Alongside Dr. Helena Ifill, I teach Erasmus students enrolled with the School of English. For the Faculty of Arts & Humanities, I am the Academic Lead on FCA6100 Research Ethics & Integrity and IPA1000–IPA2000–IPA3000 Interdisciplinary Research In Practice. I also supervise English MA students on their work experience.
I teach in the School of English and (rarely) in the School of Music. I also teach Research Ethics to PhD students. Most of my teaching in 2014/2015 is on the following two modules:
ELL406 Language, Culture and Identity in England (Autumn Semester)
Students compare and contrast contemporary constructions of English identity and culture by analysing language use and reading texts. Englishness is first contextualised within a devolutionary context and compared to Britishness. The role of class and tradition is introduced by way of Richard Hoggart, whilst place is understood in terms of the dichotomy between north and south England. Students, as an outcome, will be able to debate, discuss and critique the role of class, gender, ethnicity and place in both the English language and in representations of Englishness drawn from contemporary literature, music, film and television.
ELL405 Language and Culture of Money (Spring Semester)

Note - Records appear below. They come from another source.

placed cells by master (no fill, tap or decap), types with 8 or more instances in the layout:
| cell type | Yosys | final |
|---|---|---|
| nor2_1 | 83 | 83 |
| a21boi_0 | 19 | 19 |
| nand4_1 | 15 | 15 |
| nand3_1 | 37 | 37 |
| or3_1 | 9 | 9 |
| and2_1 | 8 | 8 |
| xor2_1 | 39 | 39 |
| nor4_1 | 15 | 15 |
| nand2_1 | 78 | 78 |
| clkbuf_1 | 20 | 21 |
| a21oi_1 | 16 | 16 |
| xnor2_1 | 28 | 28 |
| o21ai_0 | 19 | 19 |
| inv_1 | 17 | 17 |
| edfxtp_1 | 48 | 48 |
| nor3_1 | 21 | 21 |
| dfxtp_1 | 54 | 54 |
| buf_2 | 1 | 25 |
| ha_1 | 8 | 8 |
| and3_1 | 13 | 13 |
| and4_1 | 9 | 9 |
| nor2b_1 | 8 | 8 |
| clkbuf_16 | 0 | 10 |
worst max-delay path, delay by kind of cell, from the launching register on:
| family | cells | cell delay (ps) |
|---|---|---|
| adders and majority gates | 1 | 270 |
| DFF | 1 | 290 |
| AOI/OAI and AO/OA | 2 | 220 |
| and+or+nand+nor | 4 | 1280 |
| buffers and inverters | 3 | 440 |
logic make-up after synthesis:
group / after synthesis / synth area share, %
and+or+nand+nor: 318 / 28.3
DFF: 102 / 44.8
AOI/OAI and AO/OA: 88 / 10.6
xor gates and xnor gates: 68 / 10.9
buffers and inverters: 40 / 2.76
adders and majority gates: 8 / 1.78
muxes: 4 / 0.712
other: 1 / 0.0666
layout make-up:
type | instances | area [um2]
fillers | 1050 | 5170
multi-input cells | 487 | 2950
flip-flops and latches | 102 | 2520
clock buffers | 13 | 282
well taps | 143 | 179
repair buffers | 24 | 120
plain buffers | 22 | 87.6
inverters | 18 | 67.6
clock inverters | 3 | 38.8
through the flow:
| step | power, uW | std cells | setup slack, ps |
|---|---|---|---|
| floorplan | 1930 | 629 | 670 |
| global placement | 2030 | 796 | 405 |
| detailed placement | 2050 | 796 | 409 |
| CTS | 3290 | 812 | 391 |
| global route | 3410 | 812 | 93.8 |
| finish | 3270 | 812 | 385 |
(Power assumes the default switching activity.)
`src/rtl/sound_dac.sv`:
```
// Sigma-delta audio output stage with pop-free start-up and mute ramps around mid-scale.
// Level slews 1 LSB per ramp step outside PLAY; in PLAY it tracks the captured sample each tick.
module sound_dac #(
    parameter int CLK_DIV    = 4,
    parameter int RAMP_SHIFT = 6
) (
    input  logic       clk,
    input  logic       reset,
    input  logic [7:0] sample,
    input  logic       sample_valid,
    input  logic       mute,
    output logic       audio_out,
    output logic       ready,
    output logic [7:0] level
);

    localparam int         DIVW = $clog2(CLK_DIV);
    localparam logic [7:0] MID  = 8'h80;

    typedef enum logic [2:0] {
        ST_START,
        ST_MUTE,
        ST_RAMP_UP,
        ST_PLAY,
        ST_RAMP_DOWN
    } state_t;

    state_t                r_state;
    state_t                w_state_nxt;
    logic [7:0]            r_hold;
    logic [7:0]            r_acc;
    logic [7:0]            r_level;
    logic [7:0]            w_level_nxt;
    logic [DIVW-1:0]       r_div;
    logic [RAMP_SHIFT-1:0] r_ramp;
    logic                  r_audio;
    logic                  r_ready;
    logic                  w_tick;
    logic                  w_step;
    logic [8:0]            w_sum;
    logic [7:0]            w_toward_hold;
    logic [7:0]            w_toward_mid;

    assign w_tick = (r_div == DIVW'(CLK_DIV - 1));
    assign w_step = w_tick && (&r_ramp);
    assign w_sum  = {1'b0, r_acc} + {1'b0, r_level};

    // Single-LSB slews; the hold target is live so a mid-ramp capture retargets the next step.
    assign w_toward_hold = (r_hold > r_level) ? r_level + 8'd1 :
                           (r_hold < r_level) ? r_level - 8'd1 : r_level;
    assign w_toward_mid  = (MID > r_level) ? r_level + 8'd1 :
                           (MID < r_level) ? r_level - 8'd1 : r_level;

    always_ff @(posedge clk or negedge reset) begin
        if (!reset) begin
            r_state <= ST_START;
        end else begin
            r_state <= w_state_nxt;
        end
    end

    always_comb begin
        w_state_nxt = r_state;
        if (w_step) begin
            case (r_state)
                ST_START:     if (r_level + 8'd1 == MID) w_state_nxt = mute ? ST_MUTE : ST_RAMP_UP;
                ST_MUTE:      if (!mute) w_state_nxt = ST_RAMP_UP;
                ST_RAMP_UP: begin
                    if (mute)                         w_state_nxt = ST_RAMP_DOWN;
                    else if (w_toward_hold == r_hold) w_state_nxt = ST_PLAY;
                end
                ST_PLAY:      if (mute) w_state_nxt = ST_RAMP_DOWN;
                ST_RAMP_DOWN: begin
                    if (!mute)                    w_state_nxt = ST_RAMP_UP;
                    else if (w_toward_mid == MID) w_state_nxt = ST_MUTE;
                end
                default:      w_state_nxt = ST_START;
            endcase
        end
    end

    // A mute/unmute reversal on a step changes direction without moving the level.
    always_comb begin
        w_level_nxt = r_level;
        if (w_tick) begin
            case (r_state)
                ST_START:     if (w_step) w_level_nxt = r_level + 8'd1;
                ST_RAMP_UP:   if (w_step && !mute) w_level_nxt = w_toward_hold;
                ST_PLAY:      w_level_nxt = r_hold;
                ST_RAMP_DOWN: if (w_step && mute) w_level_nxt = w_toward_mid;
                default:      w_level_nxt = r_level;
            endcase
        end
    end

    always_ff @(posedge clk or negedge reset) begin
        if (!reset) begin
            r_hold  <= MID;
            r_acc   <= 8'h00;
            r_div   <= '0;
            r_ramp  <= '0;
            r_level <= 8'h00;
            r_audio <= 1'b0;
            r_ready <= 1'b0;
        end else begin
            if (sample_valid) begin
                r_hold <= sample;
            end
            r_div   <= w_tick ? '0 : r_div + 1'b1;
            r_ready <= (w_state_nxt == ST_MUTE) || (w_state_nxt == ST_PLAY);
            if (w_tick) begin
                r_ramp  <= r_ramp + 1'b1;
                r_acc   <= w_sum[7:0];
                r_audio <= w_sum[8];
                r_level <= w_level_nxt;
            end
        end
    end

    assign audio_out = r_audio;
    assign ready     = r_ready;
    assign level     = r_level;

endmodule

```
==> config.mk <==
export PLATFORM = sky130hd
export DESIGN_NAME = axi_port_arbiter
export DESIGN_NICKNAME = d
export VERILOG_FILES = /design/src/rtl/axi_port_arbiter.sv
export SDC_FILE = /design/constraint.sdc
export NUM_CORES = 1
export LEC_CHECK = 0
export ABC_CLOCK_PERIOD_IN_PS = 2900
export CORE_AREA = 3 3 186 188
export DETAILED_ROUTE_END_ITERATION = 12
export DIE_AREA = 0 0 189 191
export SYNTH_ARGS = -nofsm -noshare
export SYNTH_HDL_FRONTEND = slang
export SYNTH_SLANG_ARGS = --single-unit
==> constraint.sdc <==
create_clock -name ARES_design_CLK -period 2.9 [get_ports ARES_design_CLK]
set_input_delay 0.435 -clock ARES_design_CLK [delete_from_list [all_inputs] [get_ports ARES_design_CLK]]
set_output_delay 0.435 -clock ARES_design_CLK [all_outputs]
set_load 0.02 [all_outputs]
==> src/rtl/axi_port_arbiter.sv <==
// rtl/axi_port_arbiter.sv - two-requester burst arbiter in front of a 32-bit RAM slave
//
// Purpose: grants one of two requesters (M0, M1) a single read or write burst
// to a shared downstream slave, round-robin on ties, then passes that burst's
// data beats straight through until the beat count is exhausted.
//
// Ports:
//   ARES_design_CLK, ARES_design_RESET_N   clock, synchronous active-low reset
//   M{0,1}_Req_*                           per-requester command (valid/ready/write/addr/size)
//   M{0,1}_W_*, M{0,1}_R_*                 per-requester write and read beat channels
//   S_WReq_*, S_RReq_*                     downstream write / read command
//   S_W_*, S_R_*                           downstream write / read beats
//   grant, busy                            one-hot owner and not-idle status
module axi_port_arbiter (
    input  logic        ARES_design_CLK,
    input  logic        ARES_design_RESET_N,

    input  logic        M0_Req_valid,
    output logic        M0_Req_ready,
    input  logic        M0_Req_write,
    input  logic [31:0] M0_Req_addr,
    input  logic [31:0] M0_Req_size,
    input  logic [31:0] M0_W_data,
    input  logic        M0_W_valid,
    output logic        M0_W_ready,
    output logic [31:0] M0_R_data,
    output logic        M0_R_valid,
    input  logic        M0_R_ready,

    input  logic        M1_Req_valid,
    output logic        M1_Req_ready,
    input  logic        M1_Req_write,
    input  logic [31:0] M1_Req_addr,
    input  logic [31:0] M1_Req_size,
    input  logic [31:0] M1_W_data,
    input  logic        M1_W_valid,
    output logic        M1_W_ready,
    output logic [31:0] M1_R_data,
    output logic        M1_R_valid,
    input  logic        M1_R_ready,

    output logic [31:0] S_WReq_addr,
    output logic [31:0] S_WReq_size,
    output logic        S_WReq_valid,
    input  logic        S_WReq_ready,
    output logic [31:0] S_W_data,
    output logic        S_W_valid,
    input  logic        S_W_ready,

    output logic [31:0] S_RReq_addr,
    output logic [31:0] S_RReq_size,
    output logic        S_RReq_valid,
    input  logic        S_RReq_ready,
    input  logic [31:0] S_R_data,
    input  logic        S_R_valid,
    output logic        S_R_ready,

    output logic [1:0]  grant,
    output logic        busy
);

    typedef enum logic [1:0] {ST_IDLE, ST_REQ, ST_DATA} state_t;

    state_t      state, state_next;
    logic [31:0] remaining;
    logic        owner;
    logic        last_grant;
    logic        cmd_write;
    logic [31:0] cmd_addr;
    logic [31:0] cmd_size;

    logic        winner;
    logic        accept;
    logic        req_done;
    logic        beat;
    logic        wr_phase;
    logic        rd_phase;

    // On a tie the requester that did not win last time goes next.
    assign winner = (M0_Req_valid & M1_Req_valid) ? ~last_grant : M1_Req_valid;
    assign accept = (state == ST_IDLE) & (M0_Req_valid | M1_Req_valid);

    assign M0_Req_ready = accept & ~winner;
    assign M1_Req_ready = accept & winner;

    assign req_done = (state == ST_REQ) & (cmd_write ? S_WReq_ready : S_RReq_ready);
    assign wr_phase = (state == ST_DATA) & cmd_write;
    assign rd_phase = (state == ST_DATA) & ~cmd_write;

    assign grant = (state == ST_IDLE) ? 2'b00 : {owner, ~owner};
    assign busy  = (state != ST_IDLE);

    // Command presentation: addr/size only shown alongside the matching valid.
    always_comb begin
        S_WReq_valid = 1'b0;
        S_WReq_addr  = '0;
        S_WReq_size  = '0;
        S_RReq_valid = 1'b0;
        S_RReq_addr  = '0;
        S_RReq_size  = '0;
        if (state == ST_REQ) begin
            if (cmd_write) begin
                S_WReq_valid = 1'b1;
                S_WReq_addr  = cmd_addr;
                S_WReq_size  = cmd_size;
            end else begin
                S_RReq_valid = 1'b1;
                S_RReq_addr  = cmd_addr;
                S_RReq_size  = cmd_size;
            end
        end
    end

    // Beat pass-through for the owner only; everyone else sees zeros.
    always_comb begin
        S_W_data   = '0;
        S_W_valid  = 1'b0;
        S_R_ready  = 1'b0;
        M0_W_ready = 1'b0;
        M1_W_ready = 1'b0;
        M0_R_data  = '0;
        M0_R_valid = 1'b0;
        M1_R_data  = '0;
        M1_R_valid = 1'b0;
        if (wr_phase) begin
            S_W_data  = owner ? M1_W_data  : M0_W_data;
            S_W_valid = owner ? M1_W_valid : M0_W_valid;
            if (owner) M1_W_ready = S_W_ready;
            else       M0_W_ready = S_W_ready;
        end
        if (rd_phase) begin
            S_R_ready = owner ? M1_R_ready : M0_R_ready;
            if (owner) begin
                M1_R_data  = S_R_data;
                M1_R_valid = S_R_valid;
            end else begin
                M0_R_data  = S_R_data;
                M0_R_valid = S_R_valid;
            end
        end
    end

    assign beat = wr_phase ? (S_W_valid & S_W_ready) : (rd_phase & S_R_valid & S_R_ready);

    always_comb begin
        state_next = state;
        case (state)
            ST_IDLE: if (accept) state_next = ST_REQ;
            ST_REQ:  if (req_done) state_next = (cmd_size == 32'd0) ? ST_IDLE : ST_DATA;
            ST_DATA: if (beat && remaining == 32'd1) state_next = ST_IDLE;
            default: state_next = ST_IDLE;
        endcase
    end

    always_ff @(posedge ARES_design_CLK) begin
        if (!ARES_design_RESET_N) begin
            state      <= ST_IDLE;
            remaining  <= '0;
            owner      <= 1'b0;
            last_grant <= 1'b1;
            cmd_write  <= 1'b0;
            cmd_addr   <= '0;
            cmd_size   <= '0;
        end else begin
            state <= state_next;
            if (accept) begin
                owner      <= winner;
                last_grant <= winner;
                cmd_write  <= winner ? M1_Req_write : M0_Req_write;
                cmd_addr   <= winner ? M1_Req_addr  : M0_Req_addr;
                cmd_size   <= winner ? M1_Req_size  : M0_Req_size;
            end
            if (req_done) remaining <= cmd_size;
            else if (beat) remaining <= remaining - 32'd1;
        end
    end

endmodule

==> key figures <==
Placed design
  • Hpwl dp: 24.5 mm
  • RD Place Congestion: 0.808
  • Port bufs: 474
  • # placed instances: 1,677

Cells and area
  • Layout fillers: 3,452
  • Final core occ: 36.0%
  • Diode count: 0
  • Cell Count, Final, Fillers Out: 1,694
  • Fraction of final layout cells sized beyond drive strength 1: 4.98%
  • Nets: 1,481
  • Area grow syn2layout: 88.3%

STA
  • Max Freq: 361 MHz
  • Final hold violation count: 0
  • Max_slew headroom: 46.1%
  • Post-route minimum period: 2.77 ns
  • Max-slew violation count: 0
  • Clock Skews: 0.0159 ns
  • Final Cycle Share: 95.5%
  • Slew @ Worst Pin: 0.808 ns
  • Count of final setup violators: 0

Global route
  • Initial antenna violation count: 0
  • Via count of the first global-routing pass: 7,583
  • GRT Util Overall: 16.5%
  • Gr ovfl total: 0
  • Largest net degree at the start of global routing: 68
  • First-pass GRT wire length: 46.7 mm

Clock network
  • Clock buffer count from CTS: 9
  • Clk root buf: clkbuf_16
  • Hold_buf cts: 0
  • TritonCTS clock tree: done
  • Clk_lat worst skew: 0.36 ns
  • Clock transition at the registers of the reported paths: 0.07 ns
  • CTS max path bufs: 2
  • Total setup buffers inserted after CTS: 0
  • H-tree lvl count: 3
  • CTS Sinks: 101

Worst hold path
  • HP Start: last_grant$_SDFFE_PN1P_
  • Hold Crit Class: reg2reg

Drt
  • Drt first pass iters: 8
  • Total number of vias: 7,926
  • Starting DRC count in detailed routing: 768
  • Residual DRC count: 0
  • Antenna Nets Post-Route: 0
  • Avg WL per Cell: 19.2 um
  • DR vias/cell: 4.68
  • Final wirelength: 32.6 mm

Power
  • Sequential Power Share: 37.7%
  • Comb power frac: 34.9%
  • Total power: 0.00449 W
  • Sw Pwr: 0.00157 W
  • Clock power share: 27.4%
  • Maximum vdd drop: 0.000244 V
  • Power Density: 374 nW/um^2
  • Int Pwr: 0.00292 W
  • Switching part of the total: 35.0%
  • Static leakage: 4.62 nW

Worst setup path
  • Crit path kind: reg2out
  • CP required: 2.47 ns
  • Buffer and inverter count on the worst path: 2
  • Critical path startpoint category: flip-flop
  • Setup crit start: state[1]$_SDFFE_PN0P_
  • Crit end category: output pin
  • Crit-path cells: or3b_4 -> nor2_1 -> buf_6 -> and2_1 -> clkdlybuf4s50_1
  • WP data arrival: 2.34 ns
  • Crit path max-delay family: buffers and inverters
  • Worst path max stage delay: 0.62 ns
  • R2R Path Start: state[1]$_SDFFE_PN0P_
  • R2R Setup Slk: 0.52 ns
  • Crit-path max FO: 32
  • Critical path's slowest cell: clkdlybuf4s50_1

Logic synthesis
  • Yosys warns: 0
  • Gate Count Post-Synth: 805
  • Most instantiated cells after synthesis: and2_1, nor2_1, dfxtp_1, a222oi_1, clkbuf_1
  • Most common flop cell mapped by yosys: dfxtp_1
  • Mapped Area: 6370 um^2
  • Yosys top cell area share: 31.7%
  • Synth unique cells: 56
  • Post-synth ARST share: 0%
  • Yosys top cell by area: dfxtp_1
  • Seq/Total Area, Yosys: 31.7%
  • Synth area leaders: dfxtp_1, and2_1, a222oi_1
  • Synth Register Bits: 101
  • Mean Syn Cell Area: 7.91 um^2
  • Net Count, Synth: 1,045
  • Number of synthesized flops with an enable pin: 0
  • Most common cell in the netlist: and2_1

Floorplanning
  • Die Area: 36,100 um^2
  • Die Width: 189 um
  • Die Height: 191 um
  • Core ar.: 33,300 um^2
  • Initial Utilization: 19.1%
  • Num ports: 475
  • # rows: 67

Status
  • Outcome: finished, final reports clean

Flow run
  • Max cap viols: 0
==> power groups by stage <==
stage          sequential [W]  clock [W]  combinational, W
3_5_place_dp          0.00172          0           0.00156
2_1_floorplan         0.00162          0          0.000832
6_report              0.00169    0.00123           0.00157
3_3_place_gp          0.00172          0           0.00155
4_1_cts               0.00169    0.00127           0.00157
5_1_grt               0.00171    0.00132           0.00168
==> placed cells by master, fill, tap and decap left out, types with 4 or more instances in the layout <==
master and n:
and2_1 195, nand3_1 10, o21a_1 6, a31oi_1 10
dfxtp_1 100, inv_1 8, nor2_1 122, mux2i_1 38
o211ai_1 5, buf_4 17, o21ai_0 7, clkbuf_16 9
a21oi_1 20, clkdlybuf4s50_1 457, nor3_1 13, nand2_1 28
nor4_1 17, and3_1 5, dlymetal6s2s_1 17, a22oi_1 4
nor2b_1 4, a22o_1 4, or3_1 8, a222oi_1 65
o31a_1 5
==> state kept, by name (all words and copies together) (netlist names) <==
register	count
cmd_write	1
cmd_addr	32
cmd_size	32
last_grant	1
remaining	32
owner	1
state	2
==> stage by stage <==
step	setup slack (ns)	cell area [um^2]	TNS, ns	hold slack (ns)
after global routing	-0.00133	12000	-0.00140	0.541
final	0.129	12000	0	0.505
after global placement	0.273	11600	0	0.484
after detailed placement	0.293	11600	0	0.491
after CTS	0.0222	11900	0	0.510
after floorplan	0.681	6370	0	0.456
==> kinds of logic (layout without fill, tap and decap cells) <==
family	Yosys count	count (layout)	synth area share, %
xor+xnor	1	1	0.138
simple gates	430	430	36.6
mux	40	40	6.33
flops	101	101	31.7
fa+ha+maj	2	2	0.393
buf+inv	82	523	5.05
compound gates	149	149	19.7
==> tightest hold or removal path: stages, from the launching register on <==
cell     delay [ns]
dfxtp_1        0.35
a21oi_1        0.07
nand2_1        0.05
==> path summary, 6_finish.rpt <==
check / to / depth (start not counted)
max: M1_R_data[1] / 5
min reg2reg: last_grant$_SDFFE_PN1P_ / 2
max reg2reg: remaining[13]$_SDFFE_PN0P_ / 6
min: last_grant$_SDFFE_PN1P_ / 2
==> timing repair <==
item,in CTS,in global routing
pin swaps,0,0
cloned,0,1
gates resized for setup,1,22
endpoints found under the setup margin,28,80
==> layout make-up <==
type / instances / area (um^2) / area share [%]
Sequential cell: 101 / 2020 / 16.9
Clock inverter: 6 / 52.6 / 0.438
Clock buffer: 10 / 239 / 1.99
Multi-Input combinational cell: 622 / 4070 / 33.9
Tap cell: 448 / 561 / 4.67
Inverter: 9 / 33.8 / 0.282
Timing Repair Buffer: 498 / 5010 / 41.8
==> routing by layer <==
metal / share of wire, % / up-vias / track usage, %
met5: 0 / - / 0
li1: - / 3785 / -
met3: 7.7 / 25 / 3.52
met4: 1.4 / 0 / 3.84
met2: 50 / 394 / 28.8
met1: 41 / 3722 / 20.7
No activity file was read; power rests on OpenSTA's default activity.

The course explores the language and culture of neoliberalism. The focus is on UK culture, with comparative material from Europe. The social and political aspects of contemporary capitalism are considered largely via a leftist critique, though students are encouraged to understand and sympathise with neoliberalism's core appeal. Students, as an outcome, will be able to debate and discuss the influence of neoliberalism within the English language, contemporary literature, film, pop music and television.
FCA6100 Research Ethics and Integrity
Training on research ethics & integrity for all postgraduate research students as part of the Doctoral Development Programme. The training enhances students’ ability to critically analyse and reflect upon their own actions and behaviours as well as heightening ethical sensitivity and reasoning, enabling students to plan and prepare for ethical challenges they may face.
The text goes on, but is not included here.